* **YOUR OBJECTIVE**: Every line with "writes" in it must be copied from the data.

* **STUDY MATERIAL**:
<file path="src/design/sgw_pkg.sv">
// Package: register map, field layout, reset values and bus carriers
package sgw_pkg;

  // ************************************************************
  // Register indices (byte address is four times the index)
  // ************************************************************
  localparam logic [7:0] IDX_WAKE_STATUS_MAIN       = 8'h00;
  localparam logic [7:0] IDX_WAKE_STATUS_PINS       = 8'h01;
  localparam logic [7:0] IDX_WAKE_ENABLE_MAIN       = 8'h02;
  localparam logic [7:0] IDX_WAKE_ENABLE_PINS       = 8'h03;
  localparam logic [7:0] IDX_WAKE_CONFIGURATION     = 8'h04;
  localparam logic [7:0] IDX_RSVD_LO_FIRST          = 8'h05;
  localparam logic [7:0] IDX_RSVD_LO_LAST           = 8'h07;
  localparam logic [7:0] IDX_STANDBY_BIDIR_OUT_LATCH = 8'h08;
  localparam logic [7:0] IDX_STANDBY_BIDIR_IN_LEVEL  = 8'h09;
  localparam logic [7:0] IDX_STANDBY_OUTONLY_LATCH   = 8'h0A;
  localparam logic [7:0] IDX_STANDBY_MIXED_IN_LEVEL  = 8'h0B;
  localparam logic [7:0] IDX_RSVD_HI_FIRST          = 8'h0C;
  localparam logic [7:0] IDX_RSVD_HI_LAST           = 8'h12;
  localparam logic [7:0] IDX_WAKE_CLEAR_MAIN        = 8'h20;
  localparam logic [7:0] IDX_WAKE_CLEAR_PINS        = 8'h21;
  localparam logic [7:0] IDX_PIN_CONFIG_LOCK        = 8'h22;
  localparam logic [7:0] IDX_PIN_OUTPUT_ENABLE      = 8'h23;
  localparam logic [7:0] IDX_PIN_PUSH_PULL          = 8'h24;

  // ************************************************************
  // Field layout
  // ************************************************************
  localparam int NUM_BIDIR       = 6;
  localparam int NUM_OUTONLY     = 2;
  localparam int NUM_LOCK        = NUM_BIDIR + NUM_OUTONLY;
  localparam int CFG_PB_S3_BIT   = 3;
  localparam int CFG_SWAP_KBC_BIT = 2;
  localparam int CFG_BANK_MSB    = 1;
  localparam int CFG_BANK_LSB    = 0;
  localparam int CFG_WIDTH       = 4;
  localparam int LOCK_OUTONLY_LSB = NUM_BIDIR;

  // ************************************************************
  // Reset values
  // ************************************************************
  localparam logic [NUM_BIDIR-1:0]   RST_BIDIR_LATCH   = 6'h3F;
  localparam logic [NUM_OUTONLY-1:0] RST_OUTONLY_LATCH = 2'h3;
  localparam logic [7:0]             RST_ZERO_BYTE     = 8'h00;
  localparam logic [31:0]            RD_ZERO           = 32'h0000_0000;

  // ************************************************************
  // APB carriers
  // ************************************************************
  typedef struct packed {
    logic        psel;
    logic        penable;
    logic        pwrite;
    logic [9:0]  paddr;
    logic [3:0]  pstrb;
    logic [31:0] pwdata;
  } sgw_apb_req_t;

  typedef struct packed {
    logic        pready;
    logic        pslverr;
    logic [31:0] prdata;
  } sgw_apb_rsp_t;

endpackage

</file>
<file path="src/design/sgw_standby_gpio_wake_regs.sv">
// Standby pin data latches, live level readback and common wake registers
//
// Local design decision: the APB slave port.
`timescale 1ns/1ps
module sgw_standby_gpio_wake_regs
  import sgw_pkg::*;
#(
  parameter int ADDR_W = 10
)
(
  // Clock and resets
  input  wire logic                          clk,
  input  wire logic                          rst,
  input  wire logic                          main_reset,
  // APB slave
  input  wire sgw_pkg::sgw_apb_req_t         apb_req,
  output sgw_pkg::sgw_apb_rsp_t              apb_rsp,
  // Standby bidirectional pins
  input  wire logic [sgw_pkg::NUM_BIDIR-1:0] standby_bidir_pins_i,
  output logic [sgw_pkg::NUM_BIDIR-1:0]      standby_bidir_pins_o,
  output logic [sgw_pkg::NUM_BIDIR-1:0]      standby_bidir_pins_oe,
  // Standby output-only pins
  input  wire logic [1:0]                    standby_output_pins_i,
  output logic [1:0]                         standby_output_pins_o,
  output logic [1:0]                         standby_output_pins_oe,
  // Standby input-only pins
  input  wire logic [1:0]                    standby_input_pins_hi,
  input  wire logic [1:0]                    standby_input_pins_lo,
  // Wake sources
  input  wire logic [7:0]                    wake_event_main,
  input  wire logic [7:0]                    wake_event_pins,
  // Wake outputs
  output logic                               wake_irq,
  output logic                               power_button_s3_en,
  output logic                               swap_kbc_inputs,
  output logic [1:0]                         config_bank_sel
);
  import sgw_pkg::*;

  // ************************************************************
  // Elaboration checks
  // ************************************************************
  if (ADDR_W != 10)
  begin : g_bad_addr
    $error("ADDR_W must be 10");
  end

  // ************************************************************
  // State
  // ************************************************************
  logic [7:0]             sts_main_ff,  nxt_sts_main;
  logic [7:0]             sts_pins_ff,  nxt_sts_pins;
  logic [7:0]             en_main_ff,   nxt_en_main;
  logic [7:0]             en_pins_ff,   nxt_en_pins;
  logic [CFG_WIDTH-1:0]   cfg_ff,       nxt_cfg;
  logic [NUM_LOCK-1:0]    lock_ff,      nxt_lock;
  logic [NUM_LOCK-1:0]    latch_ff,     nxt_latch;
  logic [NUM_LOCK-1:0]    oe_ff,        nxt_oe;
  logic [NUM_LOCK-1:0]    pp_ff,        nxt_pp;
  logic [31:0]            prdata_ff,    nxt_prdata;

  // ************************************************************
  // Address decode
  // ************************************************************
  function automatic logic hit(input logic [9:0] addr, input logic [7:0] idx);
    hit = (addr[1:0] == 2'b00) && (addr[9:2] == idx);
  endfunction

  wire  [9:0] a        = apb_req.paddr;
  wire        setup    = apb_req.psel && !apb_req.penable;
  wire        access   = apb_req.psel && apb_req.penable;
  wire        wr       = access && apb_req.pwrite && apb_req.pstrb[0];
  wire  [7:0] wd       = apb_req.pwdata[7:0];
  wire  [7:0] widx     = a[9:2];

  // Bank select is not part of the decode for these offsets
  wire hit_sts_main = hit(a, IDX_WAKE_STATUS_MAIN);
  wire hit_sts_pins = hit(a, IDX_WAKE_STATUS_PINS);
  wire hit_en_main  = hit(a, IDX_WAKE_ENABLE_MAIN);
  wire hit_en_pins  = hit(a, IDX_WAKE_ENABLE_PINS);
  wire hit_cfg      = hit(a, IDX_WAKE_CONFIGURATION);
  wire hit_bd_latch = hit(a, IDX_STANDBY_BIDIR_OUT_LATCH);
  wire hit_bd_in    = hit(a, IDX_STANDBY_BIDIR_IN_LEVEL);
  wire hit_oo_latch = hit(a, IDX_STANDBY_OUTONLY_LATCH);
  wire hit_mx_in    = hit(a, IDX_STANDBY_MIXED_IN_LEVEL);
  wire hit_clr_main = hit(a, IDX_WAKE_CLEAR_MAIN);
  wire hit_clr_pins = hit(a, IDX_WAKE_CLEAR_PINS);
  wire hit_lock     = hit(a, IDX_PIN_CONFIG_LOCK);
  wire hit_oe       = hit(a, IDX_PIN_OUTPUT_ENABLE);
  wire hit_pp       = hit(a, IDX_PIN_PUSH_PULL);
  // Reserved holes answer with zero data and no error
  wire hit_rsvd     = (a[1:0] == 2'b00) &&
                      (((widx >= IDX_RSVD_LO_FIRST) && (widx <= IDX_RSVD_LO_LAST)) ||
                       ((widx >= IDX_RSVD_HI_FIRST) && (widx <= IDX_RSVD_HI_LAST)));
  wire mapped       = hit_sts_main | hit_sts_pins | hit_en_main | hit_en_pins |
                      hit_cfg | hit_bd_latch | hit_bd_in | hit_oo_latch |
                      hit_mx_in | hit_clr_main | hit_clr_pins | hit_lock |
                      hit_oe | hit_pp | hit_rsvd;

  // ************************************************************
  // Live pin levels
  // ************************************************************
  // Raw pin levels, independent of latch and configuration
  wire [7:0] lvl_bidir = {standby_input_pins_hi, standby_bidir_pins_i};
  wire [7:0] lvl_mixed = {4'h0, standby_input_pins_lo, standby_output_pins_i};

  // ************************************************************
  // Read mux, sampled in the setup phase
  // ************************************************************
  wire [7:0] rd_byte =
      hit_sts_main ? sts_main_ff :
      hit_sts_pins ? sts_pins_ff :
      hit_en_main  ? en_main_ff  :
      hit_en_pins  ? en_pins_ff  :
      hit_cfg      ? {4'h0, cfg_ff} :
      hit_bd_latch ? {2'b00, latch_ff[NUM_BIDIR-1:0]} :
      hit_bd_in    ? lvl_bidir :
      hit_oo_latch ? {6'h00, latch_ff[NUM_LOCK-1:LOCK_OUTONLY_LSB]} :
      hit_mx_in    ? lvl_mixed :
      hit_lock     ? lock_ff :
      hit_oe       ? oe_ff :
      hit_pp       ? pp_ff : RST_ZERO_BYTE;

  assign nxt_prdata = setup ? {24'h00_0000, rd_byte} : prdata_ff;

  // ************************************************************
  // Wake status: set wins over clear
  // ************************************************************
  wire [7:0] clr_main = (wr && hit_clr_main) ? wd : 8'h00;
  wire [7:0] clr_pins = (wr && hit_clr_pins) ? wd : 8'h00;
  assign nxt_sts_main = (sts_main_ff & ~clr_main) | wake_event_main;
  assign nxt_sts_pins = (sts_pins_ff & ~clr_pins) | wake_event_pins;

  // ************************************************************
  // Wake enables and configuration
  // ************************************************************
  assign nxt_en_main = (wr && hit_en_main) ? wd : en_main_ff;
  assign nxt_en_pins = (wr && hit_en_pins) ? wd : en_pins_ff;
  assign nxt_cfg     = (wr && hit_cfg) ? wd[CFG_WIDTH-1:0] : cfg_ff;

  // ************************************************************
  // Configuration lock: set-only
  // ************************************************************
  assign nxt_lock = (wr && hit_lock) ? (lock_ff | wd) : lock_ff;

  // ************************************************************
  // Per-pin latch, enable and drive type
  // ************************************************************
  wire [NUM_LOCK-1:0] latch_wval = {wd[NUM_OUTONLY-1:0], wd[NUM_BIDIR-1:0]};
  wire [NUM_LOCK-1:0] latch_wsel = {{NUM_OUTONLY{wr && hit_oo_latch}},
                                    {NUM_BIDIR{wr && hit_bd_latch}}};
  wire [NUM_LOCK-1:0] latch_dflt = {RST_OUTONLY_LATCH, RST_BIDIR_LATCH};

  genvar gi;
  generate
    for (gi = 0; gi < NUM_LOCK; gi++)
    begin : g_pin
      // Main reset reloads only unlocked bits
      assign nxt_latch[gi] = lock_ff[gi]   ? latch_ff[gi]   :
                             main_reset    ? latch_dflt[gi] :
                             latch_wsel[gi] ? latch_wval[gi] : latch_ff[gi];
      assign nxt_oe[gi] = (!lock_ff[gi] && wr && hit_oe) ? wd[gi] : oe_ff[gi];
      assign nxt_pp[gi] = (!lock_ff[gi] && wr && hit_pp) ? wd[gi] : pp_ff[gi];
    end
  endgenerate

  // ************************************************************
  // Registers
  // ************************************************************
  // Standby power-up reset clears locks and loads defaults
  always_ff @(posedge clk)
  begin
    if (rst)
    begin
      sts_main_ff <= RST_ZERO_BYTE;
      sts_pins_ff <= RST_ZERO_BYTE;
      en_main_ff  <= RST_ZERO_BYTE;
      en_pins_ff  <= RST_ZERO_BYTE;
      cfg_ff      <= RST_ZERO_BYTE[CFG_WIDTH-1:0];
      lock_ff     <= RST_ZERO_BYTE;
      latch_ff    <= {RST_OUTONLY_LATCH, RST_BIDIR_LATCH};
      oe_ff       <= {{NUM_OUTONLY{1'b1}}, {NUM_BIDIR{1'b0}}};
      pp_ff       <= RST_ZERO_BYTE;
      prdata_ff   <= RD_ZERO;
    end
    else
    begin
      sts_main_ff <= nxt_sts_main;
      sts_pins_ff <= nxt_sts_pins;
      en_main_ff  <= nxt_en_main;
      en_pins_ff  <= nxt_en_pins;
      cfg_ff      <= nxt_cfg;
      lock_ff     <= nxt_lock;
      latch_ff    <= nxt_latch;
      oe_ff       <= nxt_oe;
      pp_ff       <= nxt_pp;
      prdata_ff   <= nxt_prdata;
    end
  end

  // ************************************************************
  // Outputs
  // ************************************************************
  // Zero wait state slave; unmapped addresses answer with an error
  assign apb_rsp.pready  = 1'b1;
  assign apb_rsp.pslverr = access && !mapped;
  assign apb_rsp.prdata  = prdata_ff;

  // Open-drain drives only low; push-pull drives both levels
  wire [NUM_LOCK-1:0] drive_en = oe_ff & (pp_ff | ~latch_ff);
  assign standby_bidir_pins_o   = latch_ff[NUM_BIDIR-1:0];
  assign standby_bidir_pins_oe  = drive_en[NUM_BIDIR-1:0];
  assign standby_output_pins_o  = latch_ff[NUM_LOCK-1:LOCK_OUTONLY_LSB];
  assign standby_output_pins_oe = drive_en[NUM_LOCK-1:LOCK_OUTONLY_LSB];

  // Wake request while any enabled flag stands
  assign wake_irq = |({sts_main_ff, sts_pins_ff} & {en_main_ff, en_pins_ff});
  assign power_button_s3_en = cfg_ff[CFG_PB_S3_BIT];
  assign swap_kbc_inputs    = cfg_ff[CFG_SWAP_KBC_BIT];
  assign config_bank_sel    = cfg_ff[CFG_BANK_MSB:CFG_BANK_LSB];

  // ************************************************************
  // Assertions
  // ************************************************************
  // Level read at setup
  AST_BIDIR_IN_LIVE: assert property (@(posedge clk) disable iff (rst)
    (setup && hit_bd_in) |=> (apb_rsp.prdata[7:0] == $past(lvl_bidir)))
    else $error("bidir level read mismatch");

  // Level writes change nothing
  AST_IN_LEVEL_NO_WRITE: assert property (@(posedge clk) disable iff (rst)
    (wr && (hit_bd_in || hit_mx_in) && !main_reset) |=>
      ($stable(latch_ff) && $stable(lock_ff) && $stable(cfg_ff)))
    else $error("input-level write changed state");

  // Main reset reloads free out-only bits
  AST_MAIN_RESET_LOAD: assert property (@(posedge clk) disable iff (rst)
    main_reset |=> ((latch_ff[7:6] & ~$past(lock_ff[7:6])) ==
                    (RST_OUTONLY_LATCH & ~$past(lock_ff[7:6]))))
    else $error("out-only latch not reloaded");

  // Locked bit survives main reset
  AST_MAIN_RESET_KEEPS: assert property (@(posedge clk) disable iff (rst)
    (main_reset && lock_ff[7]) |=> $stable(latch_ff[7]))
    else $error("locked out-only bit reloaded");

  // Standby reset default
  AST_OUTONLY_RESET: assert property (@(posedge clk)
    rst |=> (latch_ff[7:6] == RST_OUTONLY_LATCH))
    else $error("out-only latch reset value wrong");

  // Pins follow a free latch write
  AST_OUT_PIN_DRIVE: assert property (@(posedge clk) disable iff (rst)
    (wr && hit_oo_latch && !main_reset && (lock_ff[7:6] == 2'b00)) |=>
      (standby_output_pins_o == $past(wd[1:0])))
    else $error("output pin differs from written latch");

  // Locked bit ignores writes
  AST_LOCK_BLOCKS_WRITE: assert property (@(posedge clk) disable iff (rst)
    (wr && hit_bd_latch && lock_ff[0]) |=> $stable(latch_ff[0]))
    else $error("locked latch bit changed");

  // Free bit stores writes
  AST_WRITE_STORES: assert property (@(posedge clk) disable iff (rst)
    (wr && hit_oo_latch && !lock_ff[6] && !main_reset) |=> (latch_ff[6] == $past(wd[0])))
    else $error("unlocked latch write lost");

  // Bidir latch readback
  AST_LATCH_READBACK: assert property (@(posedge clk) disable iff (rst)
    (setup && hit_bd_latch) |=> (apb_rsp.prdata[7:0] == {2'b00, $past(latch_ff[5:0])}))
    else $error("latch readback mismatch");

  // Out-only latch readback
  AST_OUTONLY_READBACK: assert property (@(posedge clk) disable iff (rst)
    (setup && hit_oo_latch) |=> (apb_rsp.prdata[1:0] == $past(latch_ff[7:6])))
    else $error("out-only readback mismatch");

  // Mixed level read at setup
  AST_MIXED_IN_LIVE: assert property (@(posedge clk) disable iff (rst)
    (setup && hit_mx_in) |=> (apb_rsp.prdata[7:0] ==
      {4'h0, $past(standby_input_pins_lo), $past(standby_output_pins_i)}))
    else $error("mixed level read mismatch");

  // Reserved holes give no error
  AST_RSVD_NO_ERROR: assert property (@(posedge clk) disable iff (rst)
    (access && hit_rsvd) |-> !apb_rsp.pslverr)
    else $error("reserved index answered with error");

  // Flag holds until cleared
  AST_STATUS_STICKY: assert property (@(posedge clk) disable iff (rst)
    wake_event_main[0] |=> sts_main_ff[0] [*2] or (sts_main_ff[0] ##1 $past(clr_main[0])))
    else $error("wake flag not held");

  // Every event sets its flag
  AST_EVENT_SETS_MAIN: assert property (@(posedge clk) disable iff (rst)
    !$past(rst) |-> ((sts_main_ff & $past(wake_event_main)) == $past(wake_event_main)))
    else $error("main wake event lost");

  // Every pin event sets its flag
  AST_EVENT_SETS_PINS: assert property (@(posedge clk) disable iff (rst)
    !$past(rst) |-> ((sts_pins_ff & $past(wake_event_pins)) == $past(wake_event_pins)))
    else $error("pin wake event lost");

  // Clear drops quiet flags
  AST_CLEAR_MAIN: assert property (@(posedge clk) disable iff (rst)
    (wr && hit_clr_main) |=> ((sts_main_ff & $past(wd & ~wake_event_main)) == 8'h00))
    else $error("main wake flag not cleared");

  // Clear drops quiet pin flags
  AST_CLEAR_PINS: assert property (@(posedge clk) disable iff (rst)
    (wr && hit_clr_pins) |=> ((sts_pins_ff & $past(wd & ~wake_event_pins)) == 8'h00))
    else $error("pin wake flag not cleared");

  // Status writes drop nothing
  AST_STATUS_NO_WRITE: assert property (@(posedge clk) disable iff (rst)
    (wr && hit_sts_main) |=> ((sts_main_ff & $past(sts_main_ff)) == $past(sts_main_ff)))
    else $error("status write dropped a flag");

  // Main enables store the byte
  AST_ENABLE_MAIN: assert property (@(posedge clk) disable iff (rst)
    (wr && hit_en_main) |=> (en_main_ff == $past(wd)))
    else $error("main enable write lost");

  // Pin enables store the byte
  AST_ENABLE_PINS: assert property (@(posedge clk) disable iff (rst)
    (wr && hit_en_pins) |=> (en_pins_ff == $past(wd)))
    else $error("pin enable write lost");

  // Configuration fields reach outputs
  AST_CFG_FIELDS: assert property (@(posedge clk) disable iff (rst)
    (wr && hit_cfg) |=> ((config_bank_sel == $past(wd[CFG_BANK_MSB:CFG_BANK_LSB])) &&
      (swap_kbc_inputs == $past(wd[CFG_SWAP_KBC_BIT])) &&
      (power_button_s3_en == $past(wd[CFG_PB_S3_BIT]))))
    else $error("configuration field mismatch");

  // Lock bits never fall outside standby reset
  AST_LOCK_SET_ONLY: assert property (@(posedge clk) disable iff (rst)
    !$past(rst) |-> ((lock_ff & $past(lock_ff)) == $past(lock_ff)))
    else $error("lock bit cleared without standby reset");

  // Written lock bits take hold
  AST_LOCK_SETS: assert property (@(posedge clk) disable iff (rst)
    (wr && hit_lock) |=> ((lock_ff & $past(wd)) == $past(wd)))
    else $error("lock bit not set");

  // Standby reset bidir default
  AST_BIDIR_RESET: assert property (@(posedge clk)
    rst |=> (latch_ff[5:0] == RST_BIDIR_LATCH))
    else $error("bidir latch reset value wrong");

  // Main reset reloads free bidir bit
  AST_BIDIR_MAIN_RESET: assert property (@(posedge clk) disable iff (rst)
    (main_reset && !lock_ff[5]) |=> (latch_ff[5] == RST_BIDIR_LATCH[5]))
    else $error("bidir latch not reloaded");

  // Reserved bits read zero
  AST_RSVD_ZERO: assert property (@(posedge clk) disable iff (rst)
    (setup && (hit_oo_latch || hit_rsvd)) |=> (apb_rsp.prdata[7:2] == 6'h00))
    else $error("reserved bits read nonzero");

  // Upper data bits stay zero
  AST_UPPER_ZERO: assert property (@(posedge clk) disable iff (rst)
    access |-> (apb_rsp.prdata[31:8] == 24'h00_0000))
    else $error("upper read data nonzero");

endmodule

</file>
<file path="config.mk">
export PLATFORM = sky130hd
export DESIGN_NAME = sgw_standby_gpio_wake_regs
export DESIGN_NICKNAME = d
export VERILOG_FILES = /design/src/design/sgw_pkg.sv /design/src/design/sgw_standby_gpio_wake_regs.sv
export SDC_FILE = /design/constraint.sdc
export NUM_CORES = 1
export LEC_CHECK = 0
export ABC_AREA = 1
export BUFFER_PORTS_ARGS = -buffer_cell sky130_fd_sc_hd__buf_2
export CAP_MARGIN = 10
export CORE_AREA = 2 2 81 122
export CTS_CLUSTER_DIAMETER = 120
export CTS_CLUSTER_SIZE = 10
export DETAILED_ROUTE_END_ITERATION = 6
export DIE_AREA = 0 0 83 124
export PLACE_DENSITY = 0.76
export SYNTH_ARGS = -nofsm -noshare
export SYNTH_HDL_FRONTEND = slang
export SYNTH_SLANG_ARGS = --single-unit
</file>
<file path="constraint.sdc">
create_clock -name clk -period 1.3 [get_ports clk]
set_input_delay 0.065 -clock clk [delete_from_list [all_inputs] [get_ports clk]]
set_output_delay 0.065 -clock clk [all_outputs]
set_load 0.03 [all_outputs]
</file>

* **SOLUTION BELOW**:
  // Level writes change nothing
  // Locked bit ignores writes
  // Free bit stores writes
  // Status writes drop nothing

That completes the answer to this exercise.